Data to use =
<file path="config.mk">
export PLATFORM = sky130hd
export DESIGN_NAME = mdc_copy_channel
export DESIGN_NICKNAME = d
export VERILOG_FILES = /design/src/core/mdc_pkg.sv /design/src/core/mdc_copy_channel.sv /design/src/core/mdc_pair_buffer.sv
export SDC_FILE = /design/constraint.sdc
export NUM_CORES = 1
export LEC_CHECK = 0
export BUFFER_PORTS_ARGS = -buffer_cell sky130_fd_sc_hd__buf_4
export CAP_MARGIN = 20
export CORE_MARGIN = 2
export CORE_UTILIZATION = 40
export CTS_CLUSTER_DIAMETER = 200
export DETAILED_ROUTE_END_ITERATION = 7
export SLEW_MARGIN = 15
export SYNTH_ARGS = -nofsm -noshare
export SYNTH_HDL_FRONTEND = slang
export SYNTH_SLANG_ARGS = --single-unit
</file>
<file path="constraint.sdc">
create_clock -name i_ref_clk -period 3.4 [get_ports i_ref_clk]
set_input_delay 0.17 -clock i_ref_clk [delete_from_list [all_inputs] [get_ports i_ref_clk]]
set_output_delay 0.17 -clock i_ref_clk [all_outputs]
set_load 0.02 [all_outputs]
</file>
<file path="src/core/mdc_pkg.sv">
// ************************************************************
// memory copy channel constants
// ************************************************************
package mdc_pkg;
   // apb register offsets, byte addresses
   localparam logic [7:0] MDC_OFS_CTRL = 8'h00;
   localparam logic [7:0] MDC_OFS_CH_CTL = 8'h04;
   localparam logic [7:0] MDC_OFS_CURR_PTR = 8'h08;
   localparam logic [7:0] MDC_OFS_SW_TRIG = 8'h0c;
   localparam logic [7:0] MDC_OFS_STATUS = 8'h10;
   localparam logic [7:0] MDC_OFS_SRC = 8'h14;
   localparam logic [7:0] MDC_OFS_DST = 8'h18;
   // register bit positions
   localparam int MDC_CTRL_EN_BIT = 0;
   localparam int MDC_CH_EN_BIT = 0;
   localparam int MDC_CH_PRIO_LSB = 4;
   localparam int MDC_SWT_BIT = 0;
   localparam int MDC_ST_BUSY_BIT = 0;
   localparam int MDC_ST_DONE_BIT = 1;
   localparam int MDC_ST_ERR_BIT = 2;
   localparam int MDC_ST_STATE_LSB = 4;
   // descriptor control word fields
   localparam int MDC_DC_WAIT_BIT = 0;
   localparam int MDC_DC_IRQ_LSB = 1;
   localparam int MDC_DC_TRO_LSB = 3;
   localparam int MDC_DC_STOP_BIT = 5;
   localparam int MDC_DC_SIZE_LSB = 6;
   localparam int MDC_DC_TYPE_LSB = 8;
   // loop control word fields
   localparam int MDC_LC_X_LSB = 0;
   localparam int MDC_LC_Y_LSB = 16;
   // descriptor operation types
   localparam logic [2:0] MDC_TYPE_SINGLE = 3'h0;
   localparam logic [2:0] MDC_TYPE_ONE_D = 3'h1;
   localparam logic [2:0] MDC_TYPE_TWO_D = 3'h2;
   localparam logic [2:0] MDC_TYPE_MEMCPY = 3'h3;
   localparam logic [2:0] MDC_TYPE_SCATTER = 3'h4;
   localparam logic [2:0] MDC_TYPE_CRC = 3'h5;
   // interrupt and output trigger select codes
   localparam logic [1:0] MDC_EV_ELEM = 2'h0;
   localparam logic [1:0] MDC_EV_XLOOP = 2'h1;
   localparam logic [1:0] MDC_EV_DESCR = 2'h2;
   localparam logic [1:0] MDC_EV_CHAIN = 2'h3;
   // element size codes
   localparam logic [1:0] MDC_SIZE_8 = 2'h0;
   localparam logic [1:0] MDC_SIZE_16 = 2'h1;
   localparam logic [1:0] MDC_SIZE_32 = 2'h2;
   // descriptor word indices
   localparam logic [2:0] MDC_DW_CTL = 3'h0;
   localparam logic [2:0] MDC_DW_SRC = 3'h1;
   localparam logic [2:0] MDC_DW_DST = 3'h2;
   localparam logic [2:0] MDC_DW_LOOP = 3'h3;
   localparam logic [2:0] MDC_DW_NEXT = 3'h4;
   // address steps and null link
   localparam logic [31:0] MDC_WORD_BYTES = 32'h4;
   localparam logic [31:0] MDC_PAIR_BYTES = 32'h8;
   localparam logic [31:0] MDC_ONE = 32'h1;
   localparam logic [31:0] MDC_NULL_PTR = 32'h0;
   // channel sequencer states
   typedef enum logic [2:0] {
      MDC_IDLE,
      MDC_FETCH,
      MDC_SCAT_ADDR,
      MDC_READ,
      MDC_WRITE,
      MDC_FINISH,
      MDC_WAIT_REL
   } mdc_state_t;
endpackage : mdc_pkg

</file>
<file path="src/core/mdc_copy_channel.sv">
`timescale 1ns/1ns
// Functional notes
// - fetch descriptor at pointer before data
// - start at software loaded descriptor pointer
// - read element, write it, advance both, source only for scatter
// - repeat until count plus one elements
// - type three is memory copy
// - select one interrupts after each inner loop
// - wait bit zero skips trigger release
// - software trigger accepted as channel request
// - chain to next link, zero ends
// - single descriptor moves one sized element
// - one loop or nested two loops
// - crc type unsupported here, flagged error
// - scatter writes words to listed addresses
module mdc_copy_channel
   import mdc_pkg::*;
(
   // clock and reset
   input wire logic i_ref_clk,
   input wire logic i_arst_n,
   // apb slave
   input wire logic i_psel,
   input wire logic i_penable,
   input wire logic i_pwrite,
   input wire logic [7:0] i_paddr,
   input wire logic [31:0] i_pwdata,
   output logic [31:0] o_prdata,
   output logic o_pready,
   output logic o_pslverr,
   // trigger from the multiplexer
   input wire logic i_trig_in,
   // memory master port
   output logic o_mem_req,
   output logic o_mem_we,
   output logic [31:0] o_mem_addr,
   output logic [1:0] o_mem_size,
   output logic [31:0] o_mem_wdata,
   input wire logic i_mem_ack,
   input wire logic [31:0] i_mem_rdata,
   // channel events
   output logic o_irq,
   output logic o_trig_out
);
   // ************************************************************
   // declarations
   // ************************************************************
   mdc_state_t state_r, state_nxt; // sequencer
   logic ctrl_en_r, ctrl_en_nxt; // controller_enable
   logic ch_en_r, ch_en_nxt; // channel_enable
   logic [1:0] prio_r, prio_nxt; // channel_priority, read back only
   logic [31:0] ptr_r, ptr_nxt; // channel_current_descriptor_pointer
   logic swt_r, swt_nxt; // software trigger pulse
   logic done_r, done_nxt; // sticky descriptor done
   logic err_r, err_nxt; // sticky bad descriptor type
   logic chain_r, chain_nxt; // chained descriptor pending
   logic [2:0] idx_r, idx_nxt; // descriptor word being fetched
   logic [31:0] ctl_r, ctl_nxt; // control word
   logic [31:0] src_r, src_nxt; // source_address_word, advancing
   logic [31:0] dst_r, dst_nxt; // destination_address_word, advancing
   logic [31:0] loop_r, loop_nxt; // copy_loop_control_word
   logic [31:0] next_r, next_nxt; // next_descriptor_link
   logic [31:0] scat_r, scat_nxt; // scatter target address
   logic [15:0] cnt_r, cnt_nxt; // inner elements left minus one
   logic [15:0] ycnt_r, ycnt_nxt; // outer rows left minus one
   logic [1:0] size_r, size_nxt; // element size code in use
   logic [31:0] prdata_r, prdata_nxt; // registered read data
   logic slverr_r, slverr_nxt; // registered error answer
   logic irq_r, irq_nxt; // interrupt pulse
   logic tro_r, tro_nxt; // output trigger pulse
   logic setup_ph; // apb setup phase
   logic wr_acc; // apb write access phase
   logic start; // trigger accepted
   logic [2:0] dtype; // descriptor_operation_type
   logic [1:0] irq_sel; // interrupt_select
   logic [1:0] tro_sel; // output_trigger_select
   logic is_scat; // scatter descriptor running
   logic [31:0] step; // bytes per element
   logic [31:0] status_w; // status word image
   logic buf_in_ready; // buffer can take a word
   logic buf_out_valid; // buffer holds a word
   logic [31:0] buf_data; // oldest buffered word
   logic rd_push; // read data into buffer
   logic wr_pop; // write accepted from buffer

   // ************************************************************
   // decode helpers
   // ************************************************************
   assign setup_ph = i_psel && !i_penable;
   assign wr_acc = i_psel && i_penable && i_pwrite;
   assign dtype = ctl_r[MDC_DC_TYPE_LSB +: 3];
   assign irq_sel = ctl_r[MDC_DC_IRQ_LSB +: 2];
   assign tro_sel = ctl_r[MDC_DC_TRO_LSB +: 2];
   assign is_scat = (dtype == MDC_TYPE_SCATTER);
   assign step = MDC_ONE << size_r;
   // gate every trigger on both enables
   assign start = ctrl_en_r && ch_en_r && (i_trig_in || swt_r || chain_r);

   // status image, reserved bits zero
   always_comb begin
      status_w = '0;
      // a pending chain counts as busy, so polling never sees a gap between links
      status_w[MDC_ST_BUSY_BIT] = (state_r != MDC_IDLE) || chain_r;
      status_w[MDC_ST_DONE_BIT] = done_r;
      status_w[MDC_ST_ERR_BIT] = err_r;
      status_w[MDC_ST_STATE_LSB +: 3] = state_r;
   end

   // ************************************************************
   // memory port, combinational handshake
   // ************************************************************
   // read only when the buffer has room, so a stalled write loses nothing
   assign rd_push = (state_r == MDC_READ) && buf_in_ready && i_mem_ack;
   assign wr_pop = (state_r == MDC_WRITE) && buf_out_valid && i_mem_ack;
   assign o_mem_we = (state_r == MDC_WRITE);
   assign o_mem_wdata = buf_data;

   always_comb begin
      o_mem_req = 1'b0;
      o_mem_addr = src_r;
      o_mem_size = size_r;
      case (state_r)
         MDC_FETCH: begin
            o_mem_req = 1'b1;
            o_mem_addr = ptr_r + MDC_WORD_BYTES * 32'(idx_r);
            o_mem_size = MDC_SIZE_32;
         end
         // target address word of a pair
         MDC_SCAT_ADDR: begin
            o_mem_req = 1'b1;
            o_mem_size = MDC_SIZE_32;
         end
         MDC_READ: begin
            o_mem_req = buf_in_ready;
            o_mem_addr = is_scat ? src_r + MDC_WORD_BYTES : src_r;
         end
         MDC_WRITE: begin
            o_mem_req = buf_out_valid;
            o_mem_addr = is_scat ? scat_r : dst_r;
         end
         default: begin
            o_mem_req = 1'b0;
         end
      endcase
   end

   // element buffer in the data path
   mdc_pair_buffer #(
      .WIDTH(32),
      .DEPTH(2)
   ) u_buf (
      .i_ref_clk(i_ref_clk),
      .i_arst_n(i_arst_n),
      .i_in_valid(rd_push),
      .o_in_ready(buf_in_ready),
      .i_in_data(i_mem_rdata),
      .o_out_valid(buf_out_valid),
      .i_out_ready(wr_pop),
      .o_out_data(buf_data)
   );

   // ************************************************************
   // next state: registers and sequencer
   // ************************************************************
   always_comb begin
      state_nxt = state_r;
      ctrl_en_nxt = ctrl_en_r;
      ch_en_nxt = ch_en_r;
      prio_nxt = prio_r;
      ptr_nxt = ptr_r;
      swt_nxt = 1'b0;
      done_nxt = done_r;
      err_nxt = err_r;
      chain_nxt = chain_r;
      idx_nxt = idx_r;
      ctl_nxt = ctl_r;
      src_nxt = src_r;
      dst_nxt = dst_r;
      loop_nxt = loop_r;
      next_nxt = next_r;
      scat_nxt = scat_r;
      cnt_nxt = cnt_r;
      ycnt_nxt = ycnt_r;
      size_nxt = size_r;
      prdata_nxt = prdata_r;
      slverr_nxt = slverr_r;
      irq_nxt = 1'b0;
      tro_nxt = 1'b0;
      // read data and error captured in setup, valid in access
      if (setup_ph) begin
         slverr_nxt = 1'b0;
         prdata_nxt = '0;
         case (i_paddr)
            MDC_OFS_CTRL: prdata_nxt[MDC_CTRL_EN_BIT] = ctrl_en_r;
            MDC_OFS_CH_CTL: begin
               prdata_nxt[MDC_CH_EN_BIT] = ch_en_r;
               prdata_nxt[MDC_CH_PRIO_LSB +: 2] = prio_r;
            end
            MDC_OFS_CURR_PTR: prdata_nxt = ptr_r;
            MDC_OFS_SW_TRIG: prdata_nxt = '0;
            MDC_OFS_STATUS: prdata_nxt = status_w;
            MDC_OFS_SRC: prdata_nxt = src_r;
            MDC_OFS_DST: prdata_nxt = dst_r;
            default: slverr_nxt = 1'b1;
         endcase
      end
      // writes take effect in the access phase
      if (wr_acc) begin
         case (i_paddr)
            MDC_OFS_CTRL: ctrl_en_nxt = i_pwdata[MDC_CTRL_EN_BIT];
            MDC_OFS_CH_CTL: begin
               ch_en_nxt = i_pwdata[MDC_CH_EN_BIT];
               prio_nxt = i_pwdata[MDC_CH_PRIO_LSB +: 2];
            end
            MDC_OFS_CURR_PTR: ptr_nxt = i_pwdata;
            MDC_OFS_SW_TRIG: swt_nxt = i_pwdata[MDC_SWT_BIT];
            MDC_OFS_STATUS: begin
               if (i_pwdata[MDC_ST_DONE_BIT]) begin
                  done_nxt = 1'b0;
               end
               if (i_pwdata[MDC_ST_ERR_BIT]) begin
                  err_nxt = 1'b0;
               end
            end
            default: begin
               ctrl_en_nxt = ctrl_en_r;
            end
         endcase
      end
      // sequencer; its flag sets come after the clears so a set wins
      case (state_r)
         MDC_IDLE: begin
            // line and software triggers without both enables are dropped; a pending chain is held
            if (start) begin
               state_nxt = MDC_FETCH;
               idx_nxt = MDC_DW_CTL;
               chain_nxt = 1'b0;
            end
         end
         // whole descriptor read before any data moves
         MDC_FETCH: begin
            if (i_mem_ack) begin
               idx_nxt = idx_r + 1'b1;
               case (idx_r)
                  MDC_DW_CTL: ctl_nxt = i_mem_rdata;
                  MDC_DW_SRC: src_nxt = i_mem_rdata;
                  MDC_DW_DST: dst_nxt = i_mem_rdata;
                  MDC_DW_LOOP: loop_nxt = i_mem_rdata;
                  default: next_nxt = i_mem_rdata;
               endcase
               if (idx_r == MDC_DW_NEXT) begin
                  cnt_nxt = loop_r[MDC_LC_X_LSB +: 16];
                  ycnt_nxt = '0;
                  size_nxt = ctl_r[MDC_DC_SIZE_LSB +: 2];
                  state_nxt = MDC_READ;
                  case (dtype)
                     MDC_TYPE_SINGLE: cnt_nxt = '0;
                     MDC_TYPE_ONE_D, MDC_TYPE_MEMCPY: cnt_nxt = loop_r[MDC_LC_X_LSB +: 16];
                     MDC_TYPE_TWO_D: ycnt_nxt = loop_r[MDC_LC_Y_LSB +: 16];
                     MDC_TYPE_SCATTER: begin
                        size_nxt = MDC_SIZE_32;
                        state_nxt = MDC_SCAT_ADDR;
                     end
                     // crc belongs to the peripheral engine; stop, flag it
                     default: begin
                        err_nxt = 1'b1;
                        done_nxt = 1'b1;
                        ch_en_nxt = 1'b0;
                        state_nxt = MDC_IDLE;
                     end
                  endcase
                  if (size_nxt > MDC_SIZE_32) begin
                     size_nxt = MDC_SIZE_32;
                  end
               end
            end
         end
         MDC_SCAT_ADDR: begin
            if (i_mem_ack) begin
               scat_nxt = i_mem_rdata;
               state_nxt = MDC_READ;
            end
         end
         MDC_READ: begin
            if (rd_push) begin
               state_nxt = MDC_WRITE;
            end
         end
         MDC_WRITE: begin
            if (wr_pop) begin
               src_nxt = src_r + (is_scat ? MDC_PAIR_BYTES : step);
               dst_nxt = is_scat ? dst_r : dst_r + step;
               irq_nxt = (irq_sel == MDC_EV_ELEM);
               tro_nxt = (tro_sel == MDC_EV_ELEM);
               state_nxt = is_scat ? MDC_SCAT_ADDR : MDC_READ;
               if (cnt_r != '0) begin
                  cnt_nxt = cnt_r - 1'b1;
               end else begin
                  irq_nxt = irq_nxt || (irq_sel == MDC_EV_XLOOP);
                  tro_nxt = tro_nxt || (tro_sel == MDC_EV_XLOOP);
                  // outer loop restarts the inner one
                  if (ycnt_r != '0) begin
                     ycnt_nxt = ycnt_r - 1'b1;
                     cnt_nxt = loop_r[MDC_LC_X_LSB +: 16];
                  end else begin
                     state_nxt = MDC_FINISH;
                  end
               end
            end
         end
         // follow the link; a null link ends the chain
         MDC_FINISH: begin
            ptr_nxt = next_r;
            done_nxt = 1'b1;
            irq_nxt = (irq_sel == MDC_EV_DESCR);
            tro_nxt = (tro_sel == MDC_EV_DESCR);
            if ((next_r == MDC_NULL_PTR) || ctl_r[MDC_DC_STOP_BIT]) begin
               ch_en_nxt = 1'b0;
               irq_nxt = irq_nxt || (irq_sel == MDC_EV_CHAIN);
               tro_nxt = tro_nxt || (tro_sel == MDC_EV_CHAIN);
            end else begin
               chain_nxt = 1'b1;
            end
            // no wait unless the bit asks for it
            state_nxt = ctl_r[MDC_DC_WAIT_BIT] ? MDC_WAIT_REL : MDC_IDLE;
         end
         MDC_WAIT_REL: begin
            if (!i_trig_in) begin
               state_nxt = MDC_IDLE;
            end
         end
         default: begin
            state_nxt = MDC_IDLE;
         end
      endcase
   end

   // ************************************************************
   // state registers
   // ************************************************************
   always_ff @(posedge i_ref_clk or negedge i_arst_n) begin
      if (!i_arst_n) begin
         state_r <= MDC_IDLE;
         ctrl_en_r <= 1'b0;
         ch_en_r <= 1'b0;
         prio_r <= '0;
         ptr_r <= '0;
         swt_r <= 1'b0;
         done_r <= 1'b0;
         err_r <= 1'b0;
         chain_r <= 1'b0;
         idx_r <= '0;
         ctl_r <= '0;
         src_r <= '0;
         dst_r <= '0;
         loop_r <= '0;
         next_r <= '0;
         scat_r <= '0;
         cnt_r <= '0;
         ycnt_r <= '0;
         size_r <= '0;
         prdata_r <= '0;
         slverr_r <= 1'b0;
         irq_r <= 1'b0;
         tro_r <= 1'b0;
      end else begin
         state_r <= state_nxt;
         ctrl_en_r <= ctrl_en_nxt;
         ch_en_r <= ch_en_nxt;
         prio_r <= prio_nxt;
         ptr_r <= ptr_nxt;
         swt_r <= swt_nxt;
         done_r <= done_nxt;
         err_r <= err_nxt;
         chain_r <= chain_nxt;
         idx_r <= idx_nxt;
         ctl_r <= ctl_nxt;
         src_r <= src_nxt;
         dst_r <= dst_nxt;
         loop_r <= loop_nxt;
         next_r <= next_nxt;
         scat_r <= scat_nxt;
         cnt_r <= cnt_nxt;
         ycnt_r <= ycnt_nxt;
         size_r <= size_nxt;
         prdata_r <= prdata_nxt;
         slverr_r <= slverr_nxt;
         irq_r <= irq_nxt;
         tro_r <= tro_nxt;
      end
   end

   // outputs; apb never waits
   assign o_pready = 1'b1;
   assign o_prdata = prdata_r;
   assign o_pslverr = slverr_r;
   assign o_irq = irq_r;
   assign o_trig_out = tro_r;
endmodule : mdc_copy_channel

</file>
<file path="src/core/mdc_pair_buffer.sv">
`timescale 1ns/1ns
// ************************************************************
// small element buffer between read and write side
// ************************************************************
module mdc_pair_buffer #(
   parameter int WIDTH = 32,
   parameter int DEPTH = 2
) (
   // clock and reset
   input wire logic i_ref_clk,
   input wire logic i_arst_n,
   // fill side
   input wire logic i_in_valid,
   output logic o_in_ready,
   input wire logic [WIDTH-1:0] i_in_data,
   // drain side
   output logic o_out_valid,
   input wire logic i_out_ready,
   output logic [WIDTH-1:0] o_out_data
);
   localparam int PTR_W = (DEPTH > 1) ? $clog2(DEPTH) : 1;
   localparam logic [PTR_W:0] FULL_CNT = (PTR_W + 1)'(DEPTH);

   logic [WIDTH-1:0] entry_r [DEPTH]; // storage words
   logic [PTR_W-1:0] wr_ptr_r, wr_ptr_nxt; // next slot to fill
   logic [PTR_W-1:0] rd_ptr_r, rd_ptr_nxt; // oldest slot
   logic [PTR_W:0] cnt_r, cnt_nxt; // words held
   logic push; // word accepted
   logic pop; // word handed on

   // honest full and empty
   assign o_in_ready = (cnt_r != FULL_CNT);
   assign o_out_valid = (cnt_r != '0);
   assign o_out_data = entry_r[rd_ptr_r];
   assign push = i_in_valid && o_in_ready;
   assign pop = o_out_valid && i_out_ready;

   // pointer and level update
   always_comb begin
      wr_ptr_nxt = wr_ptr_r;
      rd_ptr_nxt = rd_ptr_r;
      cnt_nxt = cnt_r;
      if (push) begin
         wr_ptr_nxt = (wr_ptr_r == PTR_W'(DEPTH - 1)) ? '0 : wr_ptr_r + 1'b1;
      end
      if (pop) begin
         rd_ptr_nxt = (rd_ptr_r == PTR_W'(DEPTH - 1)) ? '0 : rd_ptr_r + 1'b1;
      end
      if (push && !pop) begin
         cnt_nxt = cnt_r + 1'b1;
      end else if (pop && !push) begin
         cnt_nxt = cnt_r - 1'b1;
      end
   end

   always_ff @(posedge i_ref_clk or negedge i_arst_n) begin
      if (!i_arst_n) begin
         wr_ptr_r <= '0;
         rd_ptr_r <= '0;
         cnt_r <= '0;
      end else begin
         wr_ptr_r <= wr_ptr_nxt;
         rd_ptr_r <= rd_ptr_nxt;
         cnt_r <= cnt_nxt;
      end
   end

   // one storage word per entry
   genvar gi;
   generate
      for (gi = 0; gi < DEPTH; gi++) begin : g_entry
         logic [WIDTH-1:0] word_nxt;
         always_comb begin
            word_nxt = entry_r[gi];
            if (push && (wr_ptr_r == PTR_W'(gi))) begin
               word_nxt = i_in_data;
            end
         end
         always_ff @(posedge i_ref_clk or negedge i_arst_n) begin
            if (!i_arst_n) begin
               entry_r[gi] <= '0;
            end else begin
               entry_r[gi] <= word_nxt;
            end
         end
      end
   endgenerate
endmodule : mdc_pair_buffer

</file>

Description of the task = All that belongs in the answer is the lines from the start of the entries above through the line containing "localparam int MDC_SWT_BIT = 0;", each given exactly.

Your solution =
<file path="config.mk">
export PLATFORM = sky130hd
export DESIGN_NAME = mdc_copy_channel
export DESIGN_NICKNAME = d
export VERILOG_FILES = /design/src/core/mdc_pkg.sv /design/src/core/mdc_copy_channel.sv /design/src/core/mdc_pair_buffer.sv
export SDC_FILE = /design/constraint.sdc
export NUM_CORES = 1
export LEC_CHECK = 0
export BUFFER_PORTS_ARGS = -buffer_cell sky130_fd_sc_hd__buf_4
export CAP_MARGIN = 20
export CORE_MARGIN = 2
export CORE_UTILIZATION = 40
export CTS_CLUSTER_DIAMETER = 200
export DETAILED_ROUTE_END_ITERATION = 7
export SLEW_MARGIN = 15
export SYNTH_ARGS = -nofsm -noshare
export SYNTH_HDL_FRONTEND = slang
export SYNTH_SLANG_ARGS = --single-unit
</file>
<file path="constraint.sdc">
create_clock -name i_ref_clk -period 3.4 [get_ports i_ref_clk]
set_input_delay 0.17 -clock i_ref_clk [delete_from_list [all_inputs] [get_ports i_ref_clk]]
set_output_delay 0.17 -clock i_ref_clk [all_outputs]
set_load 0.02 [all_outputs]
</file>
<file path="src/core/mdc_pkg.sv">
// ************************************************************
// memory copy channel constants
// ************************************************************
package mdc_pkg;
   // apb register offsets, byte addresses
   localparam logic [7:0] MDC_OFS_CTRL = 8'h00;
   localparam logic [7:0] MDC_OFS_CH_CTL = 8'h04;
   localparam logic [7:0] MDC_OFS_CURR_PTR = 8'h08;
   localparam logic [7:0] MDC_OFS_SW_TRIG = 8'h0c;
   localparam logic [7:0] MDC_OFS_STATUS = 8'h10;
   localparam logic [7:0] MDC_OFS_SRC = 8'h14;
   localparam logic [7:0] MDC_OFS_DST = 8'h18;
   // register bit positions
   localparam int MDC_CTRL_EN_BIT = 0;
   localparam int MDC_CH_EN_BIT = 0;
   localparam int MDC_CH_PRIO_LSB = 4;
   localparam int MDC_SWT_BIT = 0;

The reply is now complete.